Sergei Prokofiev wrote the symphonic suite The Year 1941 (Op. 90) in 1941. Prokofiev, along with other composers, was evacuated to the Caucasus when Germany started attacking the Soviet Union in 1941. It was under such circumstances that Prokofiev began work on this symphonic suite. He was working on his epic opera War and Peace and the String Quartet No. 2 at the same time.

==Music==
The suite is scored for 2 flutes, piccolo, 2 oboes, cor anglais, 2 clarinets, bass clarinet, 2 bassoons, contrabassoon, 4 horns, 2 trumpets, 2 trombones, tuba, percussion (timpani, bass drum, triangle, wood block, side drum, tambourine, and cymbals), harp, and strings.

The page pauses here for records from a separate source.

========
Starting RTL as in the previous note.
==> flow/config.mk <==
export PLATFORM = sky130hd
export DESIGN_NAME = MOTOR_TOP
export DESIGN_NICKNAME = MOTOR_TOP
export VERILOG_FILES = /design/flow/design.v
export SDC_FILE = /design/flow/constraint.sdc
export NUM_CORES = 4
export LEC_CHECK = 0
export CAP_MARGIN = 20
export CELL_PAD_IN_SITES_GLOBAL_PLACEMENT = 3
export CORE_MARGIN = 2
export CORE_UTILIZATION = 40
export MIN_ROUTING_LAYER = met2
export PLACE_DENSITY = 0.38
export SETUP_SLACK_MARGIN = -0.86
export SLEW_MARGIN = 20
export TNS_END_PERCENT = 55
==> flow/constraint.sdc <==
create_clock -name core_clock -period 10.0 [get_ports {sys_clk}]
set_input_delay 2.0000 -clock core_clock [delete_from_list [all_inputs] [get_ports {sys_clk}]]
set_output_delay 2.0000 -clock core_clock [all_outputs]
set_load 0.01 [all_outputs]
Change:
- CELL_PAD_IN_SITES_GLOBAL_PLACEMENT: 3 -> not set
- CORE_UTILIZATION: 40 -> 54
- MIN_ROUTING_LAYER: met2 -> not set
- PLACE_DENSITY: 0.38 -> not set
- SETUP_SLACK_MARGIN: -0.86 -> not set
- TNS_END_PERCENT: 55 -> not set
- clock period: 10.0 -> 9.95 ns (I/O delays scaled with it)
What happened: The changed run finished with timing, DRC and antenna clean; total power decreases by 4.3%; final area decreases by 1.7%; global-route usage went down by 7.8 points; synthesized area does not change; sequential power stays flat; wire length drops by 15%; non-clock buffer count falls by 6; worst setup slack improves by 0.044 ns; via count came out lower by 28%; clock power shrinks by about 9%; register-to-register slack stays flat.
==> amber <==
// SimulatedDevice
module SimulatedDevice(
    input[1:0] global_state,
    input sys_clk,
    input rx,
    output tx,
    input turn_left_signal,
    input turn_right_signal,
    input move_forward_signal,
    input move_backward_signal,
    input place_barrier_signal,
    input destroy_barrier_signal,
    input rst,
    input clutch,
    input throttle,
    input brake,
    input power_on,
    input power_off,
    output front_detector,
    output back_detector,
    output left_detector,
    output right_detector,
    output move_backward_light,
    output move_forward_light,
    output turn_left_light,
    output turn_right_light,
    output power_light,
    output reg [2:0] state_light,
    output reg [3:0] moving_light,
    output [7:0] seg1,
    output [7:0] seg2,
    output [7:0] an
    );
clock: 32.8 ns
lec_check: 0
abc_area: 0
cap_margin: 20
cell_pad_in_sites_global_placement: 1
core_aspect_ratio: 1.57
core_margin: 7
core_utilization: 50
cts_cluster_size: 24
gpl_routability_driven: 1
hold_slack_margin: -0.03
place_density_lb_addon: 0.29
setup_slack_margin: 3.0
slew_margin: 20
tns_end_percent: 10
run.sh (not shown) runs the stock make flow with config.mk's settings and CLKGATE_MAP_FILE=.
==> willow: changes against amber <==
==> flow/config.mk (replaced) <==
export PLATFORM = sky130hd
export DESIGN_NAME = SimulatedDevice
export DESIGN_NICKNAME = SimulatedDevice
export VERILOG_FILES = /design/flow/design.v
export SDC_FILE = /design/flow/constraint.sdc
export NUM_CORES = 4
export LEC_CHECK = 0
export ABC_AREA = 1
export CAP_MARGIN = 20
export CORE_MARGIN = 2
export CORE_UTILIZATION = 58
export SLEW_MARGIN = 20
==> flow/constraint.sdc (replaced) <==
create_clock -name core_clock -period 17.0 [get_ports {sys_clk}]
set_input_delay 3.4000 -clock core_clock [delete_from_list [all_inputs] [get_ports {sys_clk}]]
set_output_delay 3.4000 -clock core_clock [all_outputs]
set_load 0.01 [all_outputs]
==> metrics.log <==
[flow] final metrics
INFO  metric path_max_fanout = 20
INFO  metric route.vias.total = 32200
INFO  metric number_of_buffers_inserted_during_clock_tree_synthesis = roughly 42
INFO  metric cp.arrival = about 28 ns
INFO  metric clock_net_power = between 500 and 600 uW
INFO  metric via_cell_ratio = ~6
INFO  metric peakVddDrop = 43.8 uV
INFO  metric internal_power = about 870 uW
INFO  metric initial_utilization = 0.507
INFO  metric seq_group = 572 uW
INFO  metric first_iter_violations = around 1800
INFO  metric p_seq_frac = 0.517
INFO  metric final-clk-cell-share = 0.0380
INFO  metric min_to = ma.mc.divclk_cnt[0]
INFO  metric pin_count_of_the_biggest_net_entering_global_routing = ~91
INFO  metric status = no timing/DRC/antenna violations
INFO  metric num-clock-buffers = ~70
INFO  metric die_w = around 220 um
INFO  metric largestPowerGroup = registers
INFO  metric fin_cells = about 5400
INFO  metric num_tap_cells = approximately 900
(the above is from amber)
==> metrics.log <==
[flow] final metrics
INFO  metric seq_group = ~1.1 mW
INFO  metric cp.arrival = ~16 ns
INFO  metric num_tap_cells = approximately 750
INFO  metric route.vias.total = between 30000 and 40000
INFO  metric peakVddDrop = ~86 uV
INFO  metric clock_net_power = ~1.2 mW
INFO  metric via_cell_ratio = between 5 and 6
INFO  metric die_w = 241 um
INFO  metric final-clk-cell-share = 0.0491
INFO  metric min_to = md.tx.act_down
INFO  metric first_iter_violations = between 1000 and 1500
INFO  metric status = no timing/DRC/antenna violations
(the above is from willow)

========
==> inputs of run D <==
SimulatedDevice again, from the RTL that the note above started with.
export LEC_CHECK = 0
export ABC_AREA = 1
export CAP_MARGIN = 0
export CORE_MARGIN = 2
export CORE_UTILIZATION = 72
export CTS_CLUSTER_DIAMETER = 233
export CTS_CLUSTER_SIZE = 48
export PLACE_DENSITY = 0.62
export SETUP_SLACK_MARGIN = -1.06
export SLEW_MARGIN = 20
create_clock -name core_clock -period 13.6 [get_ports {sys_clk}]
==> inputs of run Z, as changes to run D <==
- CAP_MARGIN: 0 -> 5
- CTS_CLUSTER_DIAMETER: 233 -> 290
- CTS_CLUSTER_SIZE: 48 -> 37
- PLACE_DENSITY: 0.62 -> not set
- PLACE_DENSITY_LB_ADDON: not set -> 0.16
- SETUP_SLACK_MARGIN: -1.06 -> 4.1
==> flow/constraint.sdc (replaced) <==
create_clock -name core_clock -period 13.8 [get_ports {sys_clk}]
set_input_delay 2.7600 -clock core_clock [delete_from_list [all_inputs] [get_ports {sys_clk}]]
set_output_delay 2.7600 -clock core_clock [all_outputs]
set_load 0.01 [all_outputs]
==> results <==
Run D stopped in 5_1_grt with ODB-0269. Run Z never finished: it broke off in 5_1_grt. Synthesized cell count is the same in run Z and run D. In die size, run Z and run D do not differ. Area after synthesis is the same in run Z and run D.

========
==> run a: inputs <==
SimulatedDevice again, from the RTL that the note above started with.
Design SimulatedDevice, start of the top module:
module SimulatedDevice(
    input[1:0] global_state,
    input sys_clk,
    input rx,
    output tx,
    input turn_left_signal,
    input turn_right_signal,
    input move_forward_signal,
    input move_backward_signal,
    input place_barrier_signal,
    input destroy_barrier_signal,
    input rst,
    input clutch,
    input throttle,
    input brake,
    input power_on,
    input power_off,
    output front_detector,
    output back_detector,
    output left_detector,
    output right_detector,
    output move_backward_light,
    output move_forward_light,
    output turn_left_light,
    output turn_right_light,
    output power_light,
    output reg [2:0] state_light,
    output reg [3:0] moving_light,
    output [7:0] seg1,
    output [7:0] seg2,
    output [7:0] an
    );
Settings: LEC_CHECK=0, CAP_MARGIN=35, CORE_ASPECT_RATIO=1.57, CORE_MARGIN=2, CORE_UTILIZATION=72, CTS_CLUSTER_SIZE=21, HOLD_SLACK_MARGIN=0.29, PLACE_DENSITY_LB_ADDON=0.14, SLEW_MARGIN=20; clock period 18.5 ns.
==> inputs of run b, as changes to run a <==
ABC_AREA = 1   (was default)
CAP_MARGIN = 20   (was 35)
CORE_ASPECT_RATIO = default   (was 1.57)
CTS_CLUSTER_DIAMETER = 268   (was default)
CTS_CLUSTER_SIZE = default   (was 21)
HOLD_SLACK_MARGIN = default   (was 0.29)
PLACE_DENSITY = 0.62   (was default)
PLACE_DENSITY_LB_ADDON = default   (was 0.14)
SETUP_SLACK_MARGIN = -1.04   (was default)
==> flow/constraint.sdc (replaced) <==
create_clock -name core_clock -period 13.6 [get_ports {sys_clk}]
set_input_delay 2.7200 -clock core_clock [delete_from_list [all_inputs] [get_ports {sys_clk}]]
set_output_delay 2.7200 -clock core_clock [all_outputs]
set_load 0.01 [all_outputs]
==> summary of the runs <==
Run a ended with an error in 5_1_grt, error GRT-0232. Run b completed, yet does not pass: negative setup slack. Area after synthesis: run a is larger than run b (about 7%). Die area: run b is smaller than run a (about 6%). Against run a, the synthesized cell count of run b is larger by 8.1%.
Power and IR drop assume default switching activity.
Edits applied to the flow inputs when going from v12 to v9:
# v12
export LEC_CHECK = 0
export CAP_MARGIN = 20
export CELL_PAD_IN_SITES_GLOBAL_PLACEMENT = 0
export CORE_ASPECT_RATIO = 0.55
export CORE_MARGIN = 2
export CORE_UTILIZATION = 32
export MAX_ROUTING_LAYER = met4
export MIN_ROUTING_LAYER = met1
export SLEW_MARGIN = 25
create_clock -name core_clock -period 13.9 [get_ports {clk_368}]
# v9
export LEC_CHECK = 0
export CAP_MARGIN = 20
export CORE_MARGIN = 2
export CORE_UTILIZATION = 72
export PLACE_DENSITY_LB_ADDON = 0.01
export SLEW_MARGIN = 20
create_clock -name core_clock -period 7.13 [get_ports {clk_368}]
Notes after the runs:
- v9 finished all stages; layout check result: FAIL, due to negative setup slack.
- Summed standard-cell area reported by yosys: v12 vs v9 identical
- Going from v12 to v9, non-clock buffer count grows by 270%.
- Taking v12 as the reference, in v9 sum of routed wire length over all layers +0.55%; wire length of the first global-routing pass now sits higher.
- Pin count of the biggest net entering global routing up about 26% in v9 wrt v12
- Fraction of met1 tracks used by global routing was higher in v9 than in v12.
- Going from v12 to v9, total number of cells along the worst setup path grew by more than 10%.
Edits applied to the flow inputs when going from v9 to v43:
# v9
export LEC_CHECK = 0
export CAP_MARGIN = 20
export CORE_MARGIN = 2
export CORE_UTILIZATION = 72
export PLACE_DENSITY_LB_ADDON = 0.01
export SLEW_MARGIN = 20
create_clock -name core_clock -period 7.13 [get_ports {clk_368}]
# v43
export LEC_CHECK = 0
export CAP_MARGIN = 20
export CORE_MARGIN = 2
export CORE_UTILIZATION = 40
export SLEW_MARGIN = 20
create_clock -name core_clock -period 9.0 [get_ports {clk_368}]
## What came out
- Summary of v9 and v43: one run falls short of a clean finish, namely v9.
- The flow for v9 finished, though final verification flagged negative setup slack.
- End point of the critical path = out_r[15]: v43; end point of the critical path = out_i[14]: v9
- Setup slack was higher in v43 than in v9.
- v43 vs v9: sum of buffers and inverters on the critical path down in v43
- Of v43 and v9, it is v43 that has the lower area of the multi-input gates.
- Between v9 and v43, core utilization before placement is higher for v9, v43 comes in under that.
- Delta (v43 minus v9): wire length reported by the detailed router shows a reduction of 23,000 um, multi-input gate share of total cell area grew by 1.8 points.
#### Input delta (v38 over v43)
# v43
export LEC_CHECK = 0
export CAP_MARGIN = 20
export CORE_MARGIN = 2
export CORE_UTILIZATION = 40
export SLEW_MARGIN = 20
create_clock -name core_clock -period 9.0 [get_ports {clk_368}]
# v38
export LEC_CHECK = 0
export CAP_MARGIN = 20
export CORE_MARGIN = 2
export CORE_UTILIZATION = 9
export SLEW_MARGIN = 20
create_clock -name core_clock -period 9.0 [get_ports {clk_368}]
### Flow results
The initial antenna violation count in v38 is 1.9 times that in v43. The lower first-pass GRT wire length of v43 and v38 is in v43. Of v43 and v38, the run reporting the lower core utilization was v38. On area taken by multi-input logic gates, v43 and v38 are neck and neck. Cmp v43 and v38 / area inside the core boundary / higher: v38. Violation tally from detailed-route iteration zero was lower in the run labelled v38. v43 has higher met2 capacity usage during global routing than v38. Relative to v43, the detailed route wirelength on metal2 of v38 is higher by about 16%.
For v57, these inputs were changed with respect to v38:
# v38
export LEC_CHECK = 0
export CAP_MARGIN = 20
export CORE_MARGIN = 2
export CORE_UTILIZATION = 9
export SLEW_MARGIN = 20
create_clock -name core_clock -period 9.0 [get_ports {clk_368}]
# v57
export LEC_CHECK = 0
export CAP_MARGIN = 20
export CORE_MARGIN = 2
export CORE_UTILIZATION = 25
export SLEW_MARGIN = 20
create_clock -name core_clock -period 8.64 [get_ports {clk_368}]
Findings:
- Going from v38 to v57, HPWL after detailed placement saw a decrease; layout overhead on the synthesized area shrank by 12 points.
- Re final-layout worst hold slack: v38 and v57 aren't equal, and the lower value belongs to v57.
## design.v

```verilog
module SME(clk,reset,chardata,isstring,ispattern,valid,match,match_index);
  input clk;
  input reset;
  input [7:0] chardata;
  input isstring;
  input ispattern;
  output match;
  output [4:0] match_index;
  output valid;
  reg match;
  reg [4:0] match_index;
  reg valid;
  reg [7:0] string_data [31:0];
  reg [5:0] string_length;
  reg [7:0] pattern_data [7:0];
  reg [3:0] pattern_length;
  reg [1:0] state;
  reg [5:0] string_counter;
  reg [3:0] pattern_counter;
  reg fresh;             
  reg [5:0] head;        
  reg star_seen;         
  reg [3:0] star_pattern;  
  reg [5:0] star_string;   
  parameter DATA_READ   = 0;
  parameter FIND_HEAD   = 1;
  parameter CHECK_DATA  = 2;
  parameter DATA_OUT    = 3;
  always@(*) valid <= (state == DATA_OUT);
  wire anchored = (pattern_data[0] == "^");
  wire [7:0] pchar = pattern_data[pattern_counter[2:0]];
  wire [7:0] schar = string_data[string_counter[4:0]];
  wire [7:0] prev_char = string_data[head[4:0] - 5'd1];
  wire at_end = (string_counter >= string_length);
  always @(posedge clk or posedge reset) begin
    if(reset)begin
      state <= DATA_READ;
      string_length <= 0;
      pattern_length <= 0;
      match_index <= 0;
      match <= 0;
      fresh <= 1;
      head <= 0;
      star_seen <= 0;
    end
    else begin
      case(state)
        DATA_READ:begin
          if(isstring)begin
            if(fresh)begin
              string_length <= 1;
              string_data[0] <= chardata;
            end
            else begin
              string_length <= string_length + 1;
              string_data[string_length[4:0]] <= chardata;
            end
            pattern_length <= 0;
            fresh <= 0;
          end
          else if(ispattern)begin
            pattern_length <= pattern_length + 1;
            pattern_data[pattern_length[2:0]] <= chardata;
            fresh <= 0;
          end
          else if(pattern_length != 0)begin
            state <= FIND_HEAD;
            head <= 0;
          end
        end
        FIND_HEAD:begin
          if(head >= string_length)begin
            state <= DATA_OUT;
            match <= 0;
            match_index <= 0;
          end
          else if(anchored && head != 0 && prev_char != " ")begin
            head <= head + 1;
          end
          else begin
            state <= CHECK_DATA;
            string_counter <= head;
            pattern_counter <= anchored ? 4'd1 : 4'd0;
            star_seen <= 0;
          end
        end
        CHECK_DATA:begin
          if(pattern_counter >= pattern_length)begin  
            state <= DATA_OUT;
            match <= 1;
            match_index <= head[4:0];
          end
          else if(pchar == "*")begin
            star_seen <= 1;
            star_pattern <= pattern_counter + 1;
            star_string <= string_counter;
            pattern_counter <= pattern_counter + 1;
          end
          else if(pchar == "$" && at_end)begin
            pattern_counter <= pattern_counter + 1;
          end
          else if(!at_end && ( schar == pchar || pchar == "."
                              || (pchar == "$" && schar == " ") ))begin
            string_counter <= string_counter + 1;
            pattern_counter <= pattern_counter + 1;
          end
          else if(star_seen && star_string < string_length)begin
            star_string <= star_string + 1;
            string_counter <= star_string + 1;
            pattern_counter <= star_pattern;
          end
          else begin
            state <= FIND_HEAD;
            head <= head + 1;
          end
        end
        DATA_OUT:begin
          match <= 0;
          match_index <= 0;
          fresh <= 1;
          pattern_length <= 0;
          state <= DATA_READ;
          if(isstring)begin
            string_length <= 1;
            string_data[0] <= chardata;
            fresh <= 0;
          end
          else if(ispattern)begin
            pattern_length <= 1;
            pattern_data[0] <= chardata;
            fresh <= 0;
          end
        end
        default begin
          state <= DATA_READ;
        end
      endcase
    end
  end
endmodule
```
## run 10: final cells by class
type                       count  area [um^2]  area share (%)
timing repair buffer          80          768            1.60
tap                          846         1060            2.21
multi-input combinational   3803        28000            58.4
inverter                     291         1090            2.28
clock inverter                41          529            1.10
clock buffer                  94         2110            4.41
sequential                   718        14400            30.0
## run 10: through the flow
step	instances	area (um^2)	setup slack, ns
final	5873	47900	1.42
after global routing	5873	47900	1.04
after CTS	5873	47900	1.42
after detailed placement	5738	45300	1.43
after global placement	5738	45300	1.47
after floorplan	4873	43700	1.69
==> run.sh <==
#!/bin/bash
# the make line also repeats each setting of config.mk as NAME=value (left out here)
make -C /OpenROAD-flow-scripts/flow DESIGN_CONFIG=/design/flow/config.mk WORK_HOME=/design/flow/orfs CLKGATE_MAP_FILE= finish
==> config.mk <==
export PLATFORM = sky130hd
export DESIGN_NAME = acc_cpu
export DESIGN_NICKNAME = acc_cpu
export VERILOG_FILES = /design/flow/design.v
export SDC_FILE = /design/flow/constraint.sdc
export NUM_CORES = 4
export LEC_CHECK = 0
export ABC_AREA = 1
export CAP_MARGIN = 20
export CORE_MARGIN = 2
export CORE_UTILIZATION = 66
export CTS_CLUSTER_DIAMETER = 363
export CTS_CLUSTER_SIZE = 98
export PLACE_DENSITY = 0.35
export SLEW_MARGIN = 20
==> constraint.sdc <==
create_clock -name core_clock -period 3.32 [get_ports {clk}]
set_input_delay 0.6640 -clock core_clock [delete_from_list [all_inputs] [get_ports {clk}]]
set_output_delay 0.6640 -clock core_clock [all_outputs]
set_load 0.01 [all_outputs]
==> inputs of job 1022 <==
==> flow/design.v (excerpt) <==
module testSlave(input clk, input reset,
    input  S_AXI_RREADY,
    output S_AXI_RVALID,
    output[5:0] S_AXI_RID,
    output[31:0] S_AXI_RDATA,
    output[1:0] S_AXI_RRESP,
    output S_AXI_RLAST,
    output S_AXI_ARREADY,
    input  S_AXI_ARVALID,
    input [5:0] S_AXI_ARID,
    input [5:0] S_AXI_ARADDR,
    input [7:0] S_AXI_ARLEN,
    input [2:0] S_AXI_ARSIZE,
    input [1:0] S_AXI_ARBURST,
    output S_AXI_WREADY,
    input  S_AXI_WVALID,
    input [31:0] S_AXI_WDATA,
    input [3:0] S_AXI_WSTRB,
    input  S_AXI_WLAST,
    output S_AXI_AWREADY,
    input  S_AXI_AWVALID,
    input [5:0] S_AXI_AWID,
    input [5:0] S_AXI_AWADDR,
    input [7:0] S_AXI_AWLEN,
    input [2:0] S_AXI_AWSIZE,
    input [1:0] S_AXI_AWBURST,
    input  S_AXI_BREADY,
    output S_AXI_BVALID,
    output[5:0] S_AXI_BID,
    output[1:0] S_AXI_BRESP
);
  reg [1:0] axi_bresp;
  wire[1:0] T0;
  wire[1:0] T1;
  wire T2;
  wire T3;
  wire T4;
  wire T5;
  wire T6;
  reg  axi_bvalid;
  wire T7;
  wire T8;
  wire T9;
  wire T10;
  wire T11;
  wire T12;
  wire T13;
  wire T14;
  wire T15;
  reg  axi_wready;
  wire T16;
  wire T17;
  wire T18;
  wire T19;
  wire T20;
  wire T21;
  wire T22;
  wire T23;
  wire T24;
  wire T25;
  wire T26;
  wire T27;
  wire T28;
  reg  axi_awv_awr_flag;
  wire T29;
  wire T30;
  wire T31;
  wire T32;
  wire T33;
  wire T34;
  wire T35;
  reg  axi_arv_arr_flag;
  wire T36;
  wire T37;
  wire T38;
  wire T39;
  ...
Settings: LEC_CHECK=0, CAP_MARGIN=20, CORE_MARGIN=2, CORE_UTILIZATION=40, MAX_ROUTING_LAYER=met4, MIN_ROUTING_LAYER=met2, PLACE_DENSITY_LB_ADDON=0.26, SLEW_MARGIN=25, TNS_END_PERCENT=50; clock period 4.3 ns.
run.sh (not shown) runs the stock make flow with config.mk's settings and CLKGATE_MAP_FILE=.
==> job 2539 (differences from job 1022) <==
==> flow/config.mk (replaced) <==
export PLATFORM = sky130hd
export DESIGN_NAME = testSlave
export DESIGN_NICKNAME = testSlave
export VERILOG_FILES = /design/flow/design.v
export SDC_FILE = /design/flow/constraint.sdc
export NUM_CORES = 4
export LEC_CHECK = 0
export CAP_MARGIN = 20
export CORE_MARGIN = 2
export CORE_UTILIZATION = 70
export SETUP_SLACK_MARGIN = -0.16
export SLEW_MARGIN = 20
==> flow/constraint.sdc (replaced) <==
create_clock -name core_clock -period 1.67 [get_ports {clk}]
set_input_delay 0.3340 -clock core_clock [delete_from_list [all_inputs] [get_ports {clk}]]
set_output_delay 0.3340 -clock core_clock [all_outputs]
set_load 0.01 [all_outputs]
==> job 8901 (differences from job 1022) <==
==> flow/config.mk (replaced) <==
export PLATFORM = sky130hd
export DESIGN_NAME = testSlave
export DESIGN_NICKNAME = testSlave
export VERILOG_FILES = /design/flow/design.v
export SDC_FILE = /design/flow/constraint.sdc
export NUM_CORES = 4
export LEC_CHECK = 0
export CAP_MARGIN = 40
export CORE_MARGIN = 2
export CORE_UTILIZATION = 72
export CTS_CLUSTER_SIZE = 37
export PLACE_DENSITY = 0.35
export SETUP_SLACK_MARGIN = 0.4
export SLEW_MARGIN = 20
==> flow/constraint.sdc (replaced) <==
create_clock -name core_clock -period 1.67 [get_ports {clk}]
set_input_delay 0.3340 -clock core_clock [delete_from_list [all_inputs] [get_ports {clk}]]
set_output_delay 0.3340 -clock core_clock [all_outputs]
set_load 0.01 [all_outputs]
==> run summary <==
run metrics: Period Utilization, post-route=0.786, Top delay family on crit path=simple AND/OR/NAND/NOR gates, NetSw=3.50 mW, dpl hpwl=40.3 mm, TNS Setup=0 ns, clk tree area frac=0.0642, first-pass GRT wire length=109 mm, CTS tree=built, status=finished clean, r2r worst-path depth=6, Total Wirelength=roughly 73 mm, TritonCTS Buffers=approximately 60
(the above is from job 1022)
==> run summary <==
run metrics: SO Faults=negative setup slack, Top delay family on crit path=AND-OR/OR-AND gates, status=complete, but fails checks, Period Utilization, post-route=1.54, worst setup margin=-0.899 ns, final setup fails=~1.1k, NetSw=between 9 and 10 mW, r2r worst-path depth=7
(the above is from job 2539)
==> run summary <==
yosys + openroad results -> status=did not finish, Fail Step=global routing, AO/OA Area Share=0.0762, TritonCTS Buffers=about 57, clk sinks=596, dpl hpwl=46.4 mm, Post-CTS Setup Bufs=about 59, top area contributor share=0.666, Die Y=between 150 and 200 µm, Port-buffer cells=approximately 110
(the above is from job 8901)
No activity file was given, so power comes from the tool's default toggle rates.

The whole suite lasts for around 15 minutes.

==Criticism==
Dmitri Shostakovich criticized the work's weak movements, lack of development and thought that the materials were under-developed and not thought through. Even Nikolai Myaskovsky, Prokofiev's closest friend, did not like the work. The suite has been described as evoking cold, abstract and inexpressive images in an attempt to oversimplify for greater clarity and comprehensibility. However, the work does contain a wealth of melodic material and Prokofiev later used some of the ideas and motives for the film score to Igor Savchenko’s depiction of the events of the Great Patriotic War, Partisans in the Ukrainian Steppes (1942, film released 1943).

In 1948, Party officials, namely Tikhon Khrennikov, deemed the music unworthy of truly depicting the momentous events of the Great Patriotic War, and the Central Committee criticized it for its “anti-democratic, formalist tendency.” Sovetskaya Muzyka (Soviet Music magazine) also noted that “the music of the Suite, while at times very poetic, does not penetrate to the core of the events which are indissolubly associated, in our minds, with the tragic year of 1941.” The Year 1941 remained unpublished and was subsequently barred from performance.

==Premiere==
The suite was first performed on January 21, 1943, in Sverdlovsk (now named Yekaterinburg).

==Recordings==
- Exton CD OVCL-00323 St. Petersburg Philharmonic Orchestra, Leonid Repin (tenor), Vladimir Ashkenazy (conductor).
- Naxos CD 8.55056 National Symphony Orchestra of Ukraine, Theodore Kuchar (conductor).
- Russian Revelation CD State Symphony Orchestra of the Ministry of Culture, Gennady Rozhdestvensky (conductor).
- Naxos CD 8.573029 São Paulo Symphony Orchestra, Marin Alsop (conductor).